R&D outcomes, not the amount an organization spends on R&D, are the true measure of the value of innovation.
An important shift needs to be made from concentrating effort on sustaining innovations, which only add incremental value, to ensuring a better balance to also achieve a steady stream of breakthrough innovations. A strong and steady stream of invention generation — and tight execution processes to transform them to innovations — is the key.
Because of its subjective nature, innovation is often thought of as something that can’t be measured. On the contrary, innovation must be treated as a business process managed across culture, process and technologies — with a focus on metrics that track outcomes.
However, the ultimate measure is an external measure called the Vitality Index (VI), which looks at the ratio of product revenue generated out of sustaining and breakthrough innovations compared with all other existing revenue.
A quantifiable measure that shows the impact of innovation helps companies understand the health of their innovation capabilities and indicates changes development teams may need in order to meet expectations.
As the increasingly global workforce and improved innovation techniques add value to product engineering, forward-looking software companies will be able to leapfrog their competitors.
Enterprises that embrace R&D globalization and forge strong partnerships throughout their ecosystem will bring cutting edge innovations to market faster.
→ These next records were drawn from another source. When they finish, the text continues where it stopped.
## src/rtl/keypad_pkg.sv

```systemverilog
// Shared types and constants for the 4x4 keypad path (scanner and ac_four_digit).
// Key codes are {row, col} pairs matching the scanner's key_row/key_col outputs.
package keypad_pkg;

    typedef enum logic [1:0] {
        SCAN,
        DEBOUNCE,
        ARM,
        HELD
    } state_t;

    localparam int NUM_ROWS = 4;
    localparam int NUM_COLS = 4;

    localparam logic [NUM_COLS-1:0] COL_IDLE = 4'b1111;

    typedef logic [3:0] key_code_t;

    localparam key_code_t KEY_1    = {2'd0, 2'd0};
    localparam key_code_t KEY_2    = {2'd0, 2'd1};
    localparam key_code_t KEY_3    = {2'd0, 2'd2};
    localparam key_code_t KEY_A    = {2'd0, 2'd3};
    localparam key_code_t KEY_4    = {2'd1, 2'd0};
    localparam key_code_t KEY_5    = {2'd1, 2'd1};
    localparam key_code_t KEY_6    = {2'd1, 2'd2};
    localparam key_code_t KEY_B    = {2'd1, 2'd3};
    localparam key_code_t KEY_7    = {2'd2, 2'd0};
    localparam key_code_t KEY_8    = {2'd2, 2'd1};
    localparam key_code_t KEY_9    = {2'd2, 2'd2};
    localparam key_code_t KEY_C    = {2'd2, 2'd3};
    localparam key_code_t KEY_STAR = {2'd3, 2'd0};
    localparam key_code_t KEY_0    = {2'd3, 2'd1};
    localparam key_code_t KEY_HASH = {2'd3, 2'd2};
    localparam key_code_t KEY_D    = {2'd3, 2'd3};

    // Result of classifying one synchronised row sample.
    typedef struct packed {
        logic       valid;
        logic [1:0] row;
    } hit_t;

    function automatic logic [NUM_COLS-1:0] col_drive(input logic [1:0] idx);
        col_drive      = COL_IDLE;
        col_drive[idx] = 1'b0;
    endfunction

    // Exactly one low row is a hit; idle and multi-row (ghosted) samples are not.
    function automatic hit_t classify(input logic [NUM_ROWS-1:0] rows);
        case (rows)
            4'b1110: classify = '{valid: 1'b1, row: 2'd0};
            4'b1101: classify = '{valid: 1'b1, row: 2'd1};
            4'b1011: classify = '{valid: 1'b1, row: 2'd2};
            4'b0111: classify = '{valid: 1'b1, row: 2'd3};
            default: classify = '{valid: 1'b0, row: 2'd0};
        endcase
    endfunction

endpackage

```

## src/rtl/kp_row_sync.sv

```systemverilog
// Two-flop synchroniser for the asynchronous keypad row returns.
// Resets to all ones so an idle (pulled-up) keypad is seen during reset.
module kp_row_sync #(
    parameter int WIDTH = 4
) (
    input  logic             clk,
    input  logic             rst_n,
    input  logic [WIDTH-1:0] din,
    output logic [WIDTH-1:0] dout
);

    logic [WIDTH-1:0] meta;

    // NOTE: non-blocking assignments so both stages update from pre-edge values.
    always_ff @(posedge clk) begin
        if (!rst_n) begin
            meta <= '1;
            dout <= '1;
        end else begin
            meta <= din;
            dout <= meta;
        end
    end

endmodule

```

## src/rtl/keypad_scanner.sv

```systemverilog
// 4x4 matrix keypad scanner: column rotation, row debounce, and a one-cycle
// keypad_int strobe per confirmed press with key_row/key_col set up a cycle early.
module keypad_scanner
    import keypad_pkg::*;
#(
    parameter int SCAN_DIV     = 16,
    parameter int DEBOUNCE_CNT = 4
) (
    input  logic       clk,
    input  logic       rst_n,
    input  logic [3:0] row_in,
    output logic [3:0] col_out,
    output logic [1:0] key_row,
    output logic [1:0] key_col,
    output logic       keypad_int
);

    localparam int DIV_W = $clog2(SCAN_DIV);
    localparam int DEB_W = $clog2(DEBOUNCE_CNT + 1);

    localparam logic [DIV_W-1:0] DIV_LAST  = DIV_W'(SCAN_DIV - 1);
    localparam logic [DEB_W-1:0] DEB_FINAL = DEB_W'(DEBOUNCE_CNT - 1);

    state_t           state, state_nxt;
    logic [DIV_W-1:0] div_cnt;
    logic [DEB_W-1:0] deb_cnt, deb_cnt_nxt;
    logic [1:0]       col_idx, col_idx_nxt;
    logic [1:0]       cand_row, cand_row_nxt;
    logic [3:0]       row_s;
    logic             dwell_end;
    logic             load_key;
    hit_t             hit;

    kp_row_sync #(.WIDTH(NUM_ROWS)) u_row_sync (
        .clk   (clk),
        .rst_n (rst_n),
        .din   (row_in),
        .dout  (row_s)
    );

    assign dwell_end = (div_cnt == DIV_LAST);
    assign hit       = classify(row_s);
    // The column stays frozen outside SCAN, so col_idx doubles as the candidate column.
    assign col_out   = col_drive(col_idx);

    // NOTE: every output of this block gets a default first so no latch is inferred.
    always_comb begin
        state_nxt    = state;
        deb_cnt_nxt  = deb_cnt;
        col_idx_nxt  = col_idx;
        cand_row_nxt = cand_row;
        load_key     = 1'b0;

        case (state)
            SCAN: begin
                if (dwell_end) begin
                    if (hit.valid) begin
                        cand_row_nxt = hit.row;
                        deb_cnt_nxt  = DEB_W'(1);
                        state_nxt    = DEBOUNCE;
                    end else begin
                        col_idx_nxt = col_idx + 2'd1;
                    end
                end
            end
            DEBOUNCE: begin
                if (dwell_end) begin
                    if (hit.valid && hit.row == cand_row) begin
                        if (deb_cnt == DEB_FINAL) begin
                            load_key    = 1'b1;
                            deb_cnt_nxt = '0;
                            state_nxt   = ARM;
                        end else begin
                            deb_cnt_nxt = deb_cnt + DEB_W'(1);
                        end
                    end else begin
                        deb_cnt_nxt = '0;
                        col_idx_nxt = col_idx + 2'd1;
                        state_nxt   = SCAN;
                    end
                end
            end
            ARM: begin
                state_nxt = HELD;
            end
            HELD: begin
                // Release must be seen on consecutive samples; any hit restarts the count.
                if (dwell_end) begin
                    if (hit.valid) begin
                        deb_cnt_nxt = '0;
                    end else if (deb_cnt == DEB_FINAL) begin
                        deb_cnt_nxt = '0;
                        col_idx_nxt = col_idx + 2'd1;
                        state_nxt   = SCAN;
                    end else begin
                        deb_cnt_nxt = deb_cnt + DEB_W'(1);
                    end
                end
            end
            default: state_nxt = SCAN;
        endcase
    end

    always_ff @(posedge clk) begin
        if (!rst_n) begin
            state      <= SCAN;
            div_cnt    <= '0;
            deb_cnt    <= '0;
            col_idx    <= 2'd0;
            cand_row   <= 2'd0;
            key_row    <= 2'd0;
            key_col    <= 2'd0;
            keypad_int <= 1'b0;
        end else begin
            state      <= state_nxt;
            div_cnt    <= dwell_end ? '0 : div_cnt + DIV_W'(1);
            deb_cnt    <= deb_cnt_nxt;
            col_idx    <= col_idx_nxt;
            cand_row   <= cand_row_nxt;
            keypad_int <= (state == ARM);
            if (load_key) begin
                key_row <= cand_row;
                key_col <= col_idx;
            end
        end
    end

endmodule
```
**src/rtl/mc5_pwm_commutator.sv**
```systemverilog
// Six-step BLDC commutator: hall-decoded leg roles, PWM on the source leg, per-leg dead time,
// RUN/FAULT supervision with watchdog. Define MC5_BRAKE_EN to brake on the low sides at zero duty.
module mc5_pwm_commutator #(
  parameter int PWM_PERIOD = 1000,
  parameter int DEAD_TIME  = 20,
  parameter int TIMEOUT    = 100000
) (
  input  logic        clk,
  input  logic        reset_n,
  input  logic [15:0] pwm_data,
  input  logic        pwm_valid,
  output logic        pwm_ready,
  input  logic        fault_in,
  input  logic        fault_clear,
  input  logic [2:0]  hall_uvw,
  input  logic        driver_otw_n,
  input  logic        driver_fault_n,
  output logic        status_driver_otw_n,
  output logic        status_driver_fault_n,
  output logic        status_hall_fault_n,
  output logic [2:0]  gate_h,
  output logic [2:0]  gate_l
);
  localparam int CW = (PWM_PERIOD > 1) ? $clog2(PWM_PERIOD) : 1;
  localparam int DW = (DEAD_TIME > 0) ? $clog2(DEAD_TIME + 1) : 1;
  localparam int WW = $clog2(TIMEOUT + 1);
  localparam logic [CW-1:0] CNT_LAST = CW'(PWM_PERIOD - 1);
  localparam logic [DW-1:0] DT_LOAD  = DW'((DEAD_TIME > 0) ? DEAD_TIME - 1 : 0);
  localparam logic [WW-1:0] WD_LIMIT = WW'(TIMEOUT);
  localparam logic signed [16:0] DPOS = 17'(PWM_PERIOD - 1);
  localparam logic signed [16:0] DNEG = -DPOS;

  typedef enum logic {ST_RUN, ST_FAULT} state_t;
  typedef enum logic [1:0] {LEG_OFF, LEG_SRC, LEG_SNK} leg_t;

  state_t             state_q;
  logic [CW-1:0]      cnt_q;
  logic signed [15:0] duty_q, pend_duty_q;
  logic               pend_q;
  logic [WW-1:0]      wd_q;
  logic [2:0]         hall_s1_q, hall_s2_q;
  logic               otw_s1_q, otw_s2_q, flt_s1_q, flt_s2_q;
  leg_t               role_q [3];
  leg_t               role_d [3];
  logic [DW-1:0]      dt_q [3];
  logic [2:0]         gh_q, gl_q, gh_d, gl_d;
  logic               hall_bad, wd_expired, fault_src, accept, wrap;
  logic signed [16:0] din;
  logic signed [15:0] sat_duty;
  logic [15:0]        mag, cnt16;
  logic [1:0]         pos_leg, neg_leg, src_leg, snk_leg;

  always_ff @(posedge clk or negedge reset_n) begin
    if (!reset_n) begin
      hall_s1_q <= 3'b001;
      hall_s2_q <= 3'b001;
      otw_s1_q  <= 1'b1;
      otw_s2_q  <= 1'b1;
      flt_s1_q  <= 1'b1;
      flt_s2_q  <= 1'b1;
    end else begin
      hall_s1_q <= hall_uvw;
      hall_s2_q <= hall_s1_q;
      otw_s1_q  <= driver_otw_n;
      otw_s2_q  <= otw_s1_q;
      flt_s1_q  <= driver_fault_n;
      flt_s2_q  <= flt_s1_q;
    end
  end

  assign status_hall_fault_n   = !hall_bad;
  assign status_driver_otw_n   = otw_s2_q;
  assign status_driver_fault_n = flt_s2_q;
  assign hall_bad   = (hall_s2_q == 3'b000) || (hall_s2_q == 3'b111);
  assign wd_expired = (wd_q == WD_LIMIT);
  assign fault_src  = fault_in || !flt_s2_q || hall_bad || wd_expired;
  assign pwm_ready  = (state_q == ST_RUN) && !pend_q;
  assign accept     = pwm_valid && pwm_ready;
  assign wrap       = (cnt_q == '0);
  assign mag        = duty_q[15] ? $unsigned(-duty_q) : $unsigned(duty_q);
  assign cnt16      = 16'(cnt_q);
  assign gate_h     = gh_q;
  assign gate_l     = gl_q;

  // Saturate on acceptance so the active duty is always within +/-(PWM_PERIOD-1).
  always_comb begin
    din = $signed({pwm_data[15], pwm_data});
    if (din > DPOS)      sat_duty = DPOS[15:0];
    else if (din < DNEG) sat_duty = DNEG[15:0];
    else                 sat_duty = din[15:0];
  end

  // Leg index 2=U, 1=V, 0=W; index 3 means no leg (invalid hall code).
  always_comb begin
    pos_leg = 2'd3;
    neg_leg = 2'd3;
    case (hall_s2_q)
      3'b101:  begin pos_leg = 2'd2; neg_leg = 2'd1; end
      3'b100:  begin pos_leg = 2'd2; neg_leg = 2'd0; end
      3'b110:  begin pos_leg = 2'd1; neg_leg = 2'd0; end
      3'b010:  begin pos_leg = 2'd1; neg_leg = 2'd2; end
      3'b011:  begin pos_leg = 2'd0; neg_leg = 2'd2; end
      3'b001:  begin pos_leg = 2'd0; neg_leg = 2'd1; end
      default: ;
    endcase
    src_leg = duty_q[15] ? neg_leg : pos_leg;
    snk_leg = duty_q[15] ? pos_leg : neg_leg;
    for (int unsigned i = 0; i < 3; i++) begin
      role_d[i] = LEG_OFF;
      if (state_q == ST_RUN) begin
        if (mag != '0) begin
          if (2'(i) == src_leg)      role_d[i] = LEG_SRC;
          else if (2'(i) == snk_leg) role_d[i] = LEG_SNK;
        end
`ifdef MC5_BRAKE_EN
        if (mag == '0) role_d[i] = LEG_SNK;
`endif
      end
    end
  end

  // A role change blanks the leg on the detecting cycle plus DEAD_TIME-1 countdown cycles.
  always_comb begin
    gh_d = '0;
    gl_d = '0;
    for (int unsigned i = 0; i < 3; i++) begin
      if (state_q == ST_RUN && !fault_src && role_d[i] == role_q[i] && dt_q[i] == '0) begin
        gh_d[i] = (role_q[i] == LEG_SRC) && (cnt16 < mag);
        gl_d[i] = (role_q[i] == LEG_SNK);
      end
    end
  end

  always_ff @(posedge clk or negedge reset_n) begin
    if (!reset_n) begin
      for (int unsigned i = 0; i < 3; i++) begin
        role_q[i] <= LEG_OFF;
        dt_q[i]   <= '0;
      end
      gh_q <= '0;
      gl_q <= '0;
    end else begin
      for (int unsigned i = 0; i < 3; i++) begin
        if (role_d[i] != role_q[i]) begin
          role_q[i] <= role_d[i];
          dt_q[i]   <= DT_LOAD;
        end else if (dt_q[i] != '0) begin
          dt_q[i] <= dt_q[i] - 1'b1;
        end
      end
      gh_q <= gh_d;
      gl_q <= gl_d;
    end
  end

  always_ff @(posedge clk or negedge reset_n) begin
    if (!reset_n) begin
      state_q     <= ST_FAULT;
      cnt_q       <= '0;
      duty_q      <= '0;
      pend_duty_q <= '0;
      pend_q      <= 1'b0;
      wd_q        <= '0;
    end else begin
      cnt_q <= (cnt_q == CNT_LAST) ? '0 : cnt_q + 1'b1;
      case (state_q)
        ST_RUN: begin
          if (fault_src) begin
            state_q <= ST_FAULT;
            duty_q  <= '0;
            pend_q  <= 1'b0;
            wd_q    <= '0;
          end else begin
            if (accept) begin
              pend_q      <= 1'b1;
              pend_duty_q <= sat_duty;
              wd_q        <= '0;
            end else if (!wd_expired) begin
              wd_q <= wd_q + 1'b1;
            end
            if (wrap && pend_q) begin
              duty_q <= pend_duty_q;
              pend_q <= 1'b0;
            end
          end
        end
        default: begin
          duty_q <= '0;
          pend_q <= 1'b0;
          wd_q   <= '0;
          if (fault_clear && !fault_src) state_q <= ST_RUN;
        end
      endcase
    end
  end
endmodule
```
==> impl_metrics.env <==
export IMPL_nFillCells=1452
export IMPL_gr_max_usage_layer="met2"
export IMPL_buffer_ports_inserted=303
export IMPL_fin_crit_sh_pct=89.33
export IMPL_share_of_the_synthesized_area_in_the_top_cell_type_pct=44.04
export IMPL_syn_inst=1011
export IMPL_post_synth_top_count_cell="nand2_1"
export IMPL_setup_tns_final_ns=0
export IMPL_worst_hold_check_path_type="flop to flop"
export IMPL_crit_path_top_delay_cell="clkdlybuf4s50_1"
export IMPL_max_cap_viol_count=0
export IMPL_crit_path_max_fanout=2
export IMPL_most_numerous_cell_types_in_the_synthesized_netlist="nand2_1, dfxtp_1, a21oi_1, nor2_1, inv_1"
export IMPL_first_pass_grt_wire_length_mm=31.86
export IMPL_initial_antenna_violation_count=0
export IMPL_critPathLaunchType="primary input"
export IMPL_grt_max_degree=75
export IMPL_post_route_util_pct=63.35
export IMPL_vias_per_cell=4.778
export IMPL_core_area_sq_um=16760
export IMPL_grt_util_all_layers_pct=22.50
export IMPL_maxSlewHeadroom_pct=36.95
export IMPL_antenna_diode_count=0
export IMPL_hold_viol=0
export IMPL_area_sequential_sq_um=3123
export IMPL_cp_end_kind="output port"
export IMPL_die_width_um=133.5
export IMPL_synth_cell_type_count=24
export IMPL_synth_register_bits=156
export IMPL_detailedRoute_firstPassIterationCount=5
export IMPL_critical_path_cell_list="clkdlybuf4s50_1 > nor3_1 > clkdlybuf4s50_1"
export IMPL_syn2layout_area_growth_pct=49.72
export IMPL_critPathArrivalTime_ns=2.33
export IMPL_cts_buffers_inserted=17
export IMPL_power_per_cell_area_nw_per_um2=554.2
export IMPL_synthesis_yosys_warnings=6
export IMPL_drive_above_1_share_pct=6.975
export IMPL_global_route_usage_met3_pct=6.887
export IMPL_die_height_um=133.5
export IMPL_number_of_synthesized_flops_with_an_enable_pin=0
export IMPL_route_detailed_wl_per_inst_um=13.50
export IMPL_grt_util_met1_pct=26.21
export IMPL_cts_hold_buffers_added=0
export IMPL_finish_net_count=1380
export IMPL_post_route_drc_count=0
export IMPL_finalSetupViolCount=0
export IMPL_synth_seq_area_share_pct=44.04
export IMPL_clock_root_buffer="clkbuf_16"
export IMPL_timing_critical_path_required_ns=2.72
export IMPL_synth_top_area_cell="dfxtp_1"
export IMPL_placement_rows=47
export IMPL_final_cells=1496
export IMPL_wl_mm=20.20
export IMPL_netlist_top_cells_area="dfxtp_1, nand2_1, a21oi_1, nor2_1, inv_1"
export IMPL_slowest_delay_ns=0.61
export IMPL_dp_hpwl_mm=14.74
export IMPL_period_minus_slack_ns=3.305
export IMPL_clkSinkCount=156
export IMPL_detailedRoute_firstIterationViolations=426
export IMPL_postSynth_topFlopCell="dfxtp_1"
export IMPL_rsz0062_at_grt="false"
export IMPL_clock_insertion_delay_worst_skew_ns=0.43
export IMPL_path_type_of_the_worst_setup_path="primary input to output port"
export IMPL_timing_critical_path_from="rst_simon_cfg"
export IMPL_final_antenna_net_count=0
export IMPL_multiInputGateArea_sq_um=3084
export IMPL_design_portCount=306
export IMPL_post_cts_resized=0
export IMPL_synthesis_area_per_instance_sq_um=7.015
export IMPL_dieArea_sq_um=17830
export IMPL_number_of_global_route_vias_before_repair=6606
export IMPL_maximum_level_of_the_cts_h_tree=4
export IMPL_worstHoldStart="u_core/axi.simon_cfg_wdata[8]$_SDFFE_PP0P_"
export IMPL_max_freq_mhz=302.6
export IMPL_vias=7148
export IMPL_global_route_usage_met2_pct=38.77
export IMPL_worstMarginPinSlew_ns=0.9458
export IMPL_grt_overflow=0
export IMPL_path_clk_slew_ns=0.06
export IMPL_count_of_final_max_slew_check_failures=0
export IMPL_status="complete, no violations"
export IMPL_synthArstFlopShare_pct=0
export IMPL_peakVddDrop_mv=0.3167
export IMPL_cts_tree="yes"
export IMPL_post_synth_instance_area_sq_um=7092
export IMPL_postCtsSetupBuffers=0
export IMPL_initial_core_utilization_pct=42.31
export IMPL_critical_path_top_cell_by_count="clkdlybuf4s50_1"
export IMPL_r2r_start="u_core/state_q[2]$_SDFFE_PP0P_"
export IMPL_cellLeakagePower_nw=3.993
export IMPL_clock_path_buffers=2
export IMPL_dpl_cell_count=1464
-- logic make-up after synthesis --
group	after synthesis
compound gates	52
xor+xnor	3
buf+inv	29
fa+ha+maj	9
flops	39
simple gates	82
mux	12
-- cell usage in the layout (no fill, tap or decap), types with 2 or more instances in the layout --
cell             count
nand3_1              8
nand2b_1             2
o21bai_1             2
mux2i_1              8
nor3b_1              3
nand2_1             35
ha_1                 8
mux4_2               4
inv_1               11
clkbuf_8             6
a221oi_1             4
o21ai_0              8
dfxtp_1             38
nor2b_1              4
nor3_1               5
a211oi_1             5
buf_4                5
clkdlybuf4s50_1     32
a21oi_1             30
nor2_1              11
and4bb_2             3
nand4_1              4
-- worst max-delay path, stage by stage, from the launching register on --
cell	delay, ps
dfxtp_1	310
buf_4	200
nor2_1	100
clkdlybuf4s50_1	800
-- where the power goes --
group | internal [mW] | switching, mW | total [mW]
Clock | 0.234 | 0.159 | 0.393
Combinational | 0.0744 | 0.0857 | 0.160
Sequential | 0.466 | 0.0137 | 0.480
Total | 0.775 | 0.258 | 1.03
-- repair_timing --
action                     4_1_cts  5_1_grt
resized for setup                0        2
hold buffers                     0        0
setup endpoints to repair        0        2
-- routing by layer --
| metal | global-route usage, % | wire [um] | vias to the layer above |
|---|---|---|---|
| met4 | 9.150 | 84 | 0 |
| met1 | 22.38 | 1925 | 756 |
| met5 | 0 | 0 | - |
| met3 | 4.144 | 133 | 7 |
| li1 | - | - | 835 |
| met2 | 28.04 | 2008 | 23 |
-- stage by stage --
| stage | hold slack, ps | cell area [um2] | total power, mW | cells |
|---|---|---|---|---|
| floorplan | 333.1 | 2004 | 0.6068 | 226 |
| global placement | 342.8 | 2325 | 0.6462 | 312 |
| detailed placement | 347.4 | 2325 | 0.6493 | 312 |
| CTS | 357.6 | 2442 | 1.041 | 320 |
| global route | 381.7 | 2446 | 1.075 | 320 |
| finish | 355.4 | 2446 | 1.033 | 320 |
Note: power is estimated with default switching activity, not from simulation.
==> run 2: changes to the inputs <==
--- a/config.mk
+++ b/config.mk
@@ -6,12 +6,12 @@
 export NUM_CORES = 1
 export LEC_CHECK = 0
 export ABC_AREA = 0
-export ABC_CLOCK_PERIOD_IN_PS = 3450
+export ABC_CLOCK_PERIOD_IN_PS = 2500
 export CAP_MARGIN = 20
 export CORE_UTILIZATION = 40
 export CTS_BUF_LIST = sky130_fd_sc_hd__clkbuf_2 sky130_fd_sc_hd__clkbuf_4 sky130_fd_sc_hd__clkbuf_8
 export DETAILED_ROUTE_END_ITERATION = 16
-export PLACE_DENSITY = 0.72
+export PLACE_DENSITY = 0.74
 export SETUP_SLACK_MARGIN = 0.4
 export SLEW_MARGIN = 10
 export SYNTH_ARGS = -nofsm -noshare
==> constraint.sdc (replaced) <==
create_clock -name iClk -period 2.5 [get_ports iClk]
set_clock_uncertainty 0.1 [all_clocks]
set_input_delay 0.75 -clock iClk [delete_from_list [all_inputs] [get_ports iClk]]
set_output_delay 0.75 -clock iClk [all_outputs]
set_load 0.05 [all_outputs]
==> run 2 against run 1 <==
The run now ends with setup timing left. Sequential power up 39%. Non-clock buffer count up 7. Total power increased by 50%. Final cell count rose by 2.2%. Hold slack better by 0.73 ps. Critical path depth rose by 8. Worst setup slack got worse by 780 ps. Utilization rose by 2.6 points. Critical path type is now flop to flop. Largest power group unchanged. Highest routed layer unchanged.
$ cat config.mk
export PLATFORM = sky130hd
export DESIGN_NAME = gear_shift_ctrl
export DESIGN_NICKNAME = d
export VERILOG_FILES = /design/src/rtl/gear_shift_ctrl_pkg.sv /design/src/rtl/gear_shift_ctrl_debounce.sv /design/src/rtl/gear_shift_ctrl.sv
export SDC_FILE = /design/constraint.sdc
export NUM_CORES = 1
export LEC_CHECK = 0
export ABC_CLOCK_PERIOD_IN_PS = 3300
export BUFFER_PORTS_ARGS = -buffer_cell sky130_fd_sc_hd__buf_2
export CORE_MARGIN = 4
export CORE_UTILIZATION = 60
export CTS_BUF_LIST = sky130_fd_sc_hd__clkbuf_16
export CTS_CLUSTER_DIAMETER = 40
export DETAILED_ROUTE_END_ITERATION = 7
export PLACE_DENSITY = 0.84
export SLEW_MARGIN = 15
export SYNTH_ARGS = -nofsm -noshare
export SYNTH_HDL_FRONTEND = slang
export SYNTH_SLANG_ARGS = --single-unit
$ cat constraint.sdc
create_clock -name clk -period 3.3 [get_ports clk]
set_input_delay 0.165 -clock clk [delete_from_list [all_inputs] [get_ports clk]]
set_output_delay 0.165 -clock clk [all_outputs]
set_load 0.03 [all_outputs]
$ cat src/rtl/gear_shift_ctrl_pkg.sv
// Shared gear codes and FSM state encoding for the shift controller and the display stage.
package gear_shift_ctrl_pkg;

    localparam logic [3:0] GEAR_P = 4'd3;
    localparam logic [3:0] GEAR_R = 4'd6;
    localparam logic [3:0] GEAR_N = 4'd9;
    localparam logic [3:0] GEAR_D = 4'd12;

    typedef enum logic [2:0] {
        ST_P     = 3'd0,
        ST_R     = 3'd1,
        ST_N     = 3'd2,
        ST_D     = 3'd3,
        ST_SHIFT = 3'd4
    } gear_state_t;

    function automatic logic [3:0] gear_code(input gear_state_t s);
        case (s)
            ST_R:    gear_code = GEAR_R;
            ST_N:    gear_code = GEAR_N;
            ST_D:    gear_code = GEAR_D;
            default: gear_code = GEAR_P;
        endcase
    endfunction

endpackage

$ cat src/rtl/gear_shift_ctrl_debounce.sv
// Button conditioner: 2-flop synchroniser, tick-based debounce counter, rising-edge pulse.
module btn_debounce #(
    parameter int DEBOUNCE_MS = 20
) (
    input  logic clk,
    input  logic rst,
    input  logic tick_1ms,
    input  logic btn,
    output logic rise
);

    localparam int CW = $clog2(DEBOUNCE_MS + 1);

    logic [1:0]    sync;
    logic          level;
    logic [CW-1:0] cnt;

    // cnt tracks consecutive samples that differ from the accepted level
    always_ff @(posedge clk or posedge rst) begin
        if (rst) begin
            sync  <= 2'b00;
            level <= 1'b0;
            cnt   <= '0;
            rise  <= 1'b0;
        end else begin
            sync <= {sync[0], btn};
            rise <= 1'b0;
            if (tick_1ms) begin
                if (sync[1] == level) begin
                    cnt <= '0;
                end else if (cnt >= CW'(DEBOUNCE_MS - 1)) begin
                    level <= sync[1];
                    rise  <= sync[1];
                    cnt   <= '0;
                end else begin
                    cnt <= cnt + 1'b1;
                end
            end
        end
    end

endmodule
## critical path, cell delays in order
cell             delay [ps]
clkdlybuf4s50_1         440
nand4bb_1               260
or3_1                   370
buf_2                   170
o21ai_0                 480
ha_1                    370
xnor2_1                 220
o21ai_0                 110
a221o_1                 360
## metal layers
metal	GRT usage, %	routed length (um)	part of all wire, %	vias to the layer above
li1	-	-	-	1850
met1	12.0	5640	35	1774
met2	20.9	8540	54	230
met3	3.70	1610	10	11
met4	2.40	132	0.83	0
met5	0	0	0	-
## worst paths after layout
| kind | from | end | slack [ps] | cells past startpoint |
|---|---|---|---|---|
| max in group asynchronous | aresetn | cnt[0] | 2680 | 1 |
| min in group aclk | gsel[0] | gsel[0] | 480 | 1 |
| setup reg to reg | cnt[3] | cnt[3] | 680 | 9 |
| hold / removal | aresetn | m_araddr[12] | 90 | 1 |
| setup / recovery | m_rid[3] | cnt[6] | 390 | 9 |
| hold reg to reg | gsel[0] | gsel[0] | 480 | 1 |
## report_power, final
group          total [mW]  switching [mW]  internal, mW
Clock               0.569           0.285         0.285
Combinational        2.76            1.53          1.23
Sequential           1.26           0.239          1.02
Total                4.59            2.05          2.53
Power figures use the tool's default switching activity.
Meanwhile, less globally-minded competitors will lose market share. A highly collaborative relationship with the right outsourcing partner can help you stay at the forefront of your industry.
Jerry Smith is chief technology officer at Symphony Services. He holds Masters and Post-Doctoral degrees in computer science from NOVA Southeastern University and a Naval Nuclear Power degree from the United States Navy, where he served as a pilot, nuclear engineer and project engineer.